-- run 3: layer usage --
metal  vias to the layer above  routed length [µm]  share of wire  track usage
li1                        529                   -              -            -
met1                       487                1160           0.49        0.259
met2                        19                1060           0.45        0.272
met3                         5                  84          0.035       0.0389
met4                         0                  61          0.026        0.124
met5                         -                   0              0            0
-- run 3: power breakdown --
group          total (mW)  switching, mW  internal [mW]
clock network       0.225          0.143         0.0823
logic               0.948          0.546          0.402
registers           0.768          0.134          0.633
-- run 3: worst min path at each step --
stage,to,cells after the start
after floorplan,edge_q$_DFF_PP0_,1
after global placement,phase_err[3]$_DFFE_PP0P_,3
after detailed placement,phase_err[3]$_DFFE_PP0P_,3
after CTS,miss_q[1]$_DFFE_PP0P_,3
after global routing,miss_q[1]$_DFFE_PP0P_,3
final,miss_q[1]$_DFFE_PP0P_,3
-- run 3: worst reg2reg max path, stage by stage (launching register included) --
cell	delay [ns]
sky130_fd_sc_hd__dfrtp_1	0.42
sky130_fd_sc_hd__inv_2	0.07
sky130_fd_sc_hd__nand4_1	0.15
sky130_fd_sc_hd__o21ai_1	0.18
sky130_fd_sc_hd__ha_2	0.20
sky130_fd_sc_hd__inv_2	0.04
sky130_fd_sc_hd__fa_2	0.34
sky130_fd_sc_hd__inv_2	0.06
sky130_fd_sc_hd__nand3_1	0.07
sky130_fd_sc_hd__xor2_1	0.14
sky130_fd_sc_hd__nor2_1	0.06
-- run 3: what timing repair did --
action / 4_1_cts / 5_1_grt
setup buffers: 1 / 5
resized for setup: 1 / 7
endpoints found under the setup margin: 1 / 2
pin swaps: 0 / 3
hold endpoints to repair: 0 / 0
***
**THE TASK:** Each record must be transcribed word for word.

**RESPONSE FOR THIS EXERCISE:**
-- run 3: layer usage --
metal  vias to the layer above  routed length [µm]  share of wire  track usage
li1                        529                   -              -            -
met1                       487                1160           0.49        0.259
met2                        19                1060           0.45        0.272
met3                         5                  84          0.035       0.0389
met4                         0                  61          0.026        0.124
met5                         -                   0              0            0
-- run 3: power breakdown --
group          total (mW)  switching, mW  internal [mW]
clock network       0.225          0.143         0.0823
logic               0.948          0.546          0.402
registers           0.768          0.134          0.633
-- run 3: worst min path at each step --
stage,to,cells after the start
after floorplan,edge_q$_DFF_PP0_,1
after global placement,phase_err[3]$_DFFE_PP0P_,3
after detailed placement,phase_err[3]$_DFFE_PP0P_,3
after CTS,miss_q[1]$_DFFE_PP0P_,3
after global routing,miss_q[1]$_DFFE_PP0P_,3
final,miss_q[1]$_DFFE_PP0P_,3
-- run 3: worst reg2reg max path, stage by stage (launching register included) --
cell	delay [ns]
sky130_fd_sc_hd__dfrtp_1	0.42
sky130_fd_sc_hd__inv_2	0.07
sky130_fd_sc_hd__nand4_1	0.15
sky130_fd_sc_hd__o21ai_1	0.18
sky130_fd_sc_hd__ha_2	0.20
sky130_fd_sc_hd__inv_2	0.04
sky130_fd_sc_hd__fa_2	0.34
sky130_fd_sc_hd__inv_2	0.06
sky130_fd_sc_hd__nand3_1	0.07
sky130_fd_sc_hd__xor2_1	0.14
sky130_fd_sc_hd__nor2_1	0.06
-- run 3: what timing repair did --
action / 4_1_cts / 5_1_grt
setup buffers: 1 / 5
resized for setup: 1 / 7
endpoints found under the setup margin: 1 / 2
pin swaps: 0 / 3
hold endpoints to repair: 0 / 0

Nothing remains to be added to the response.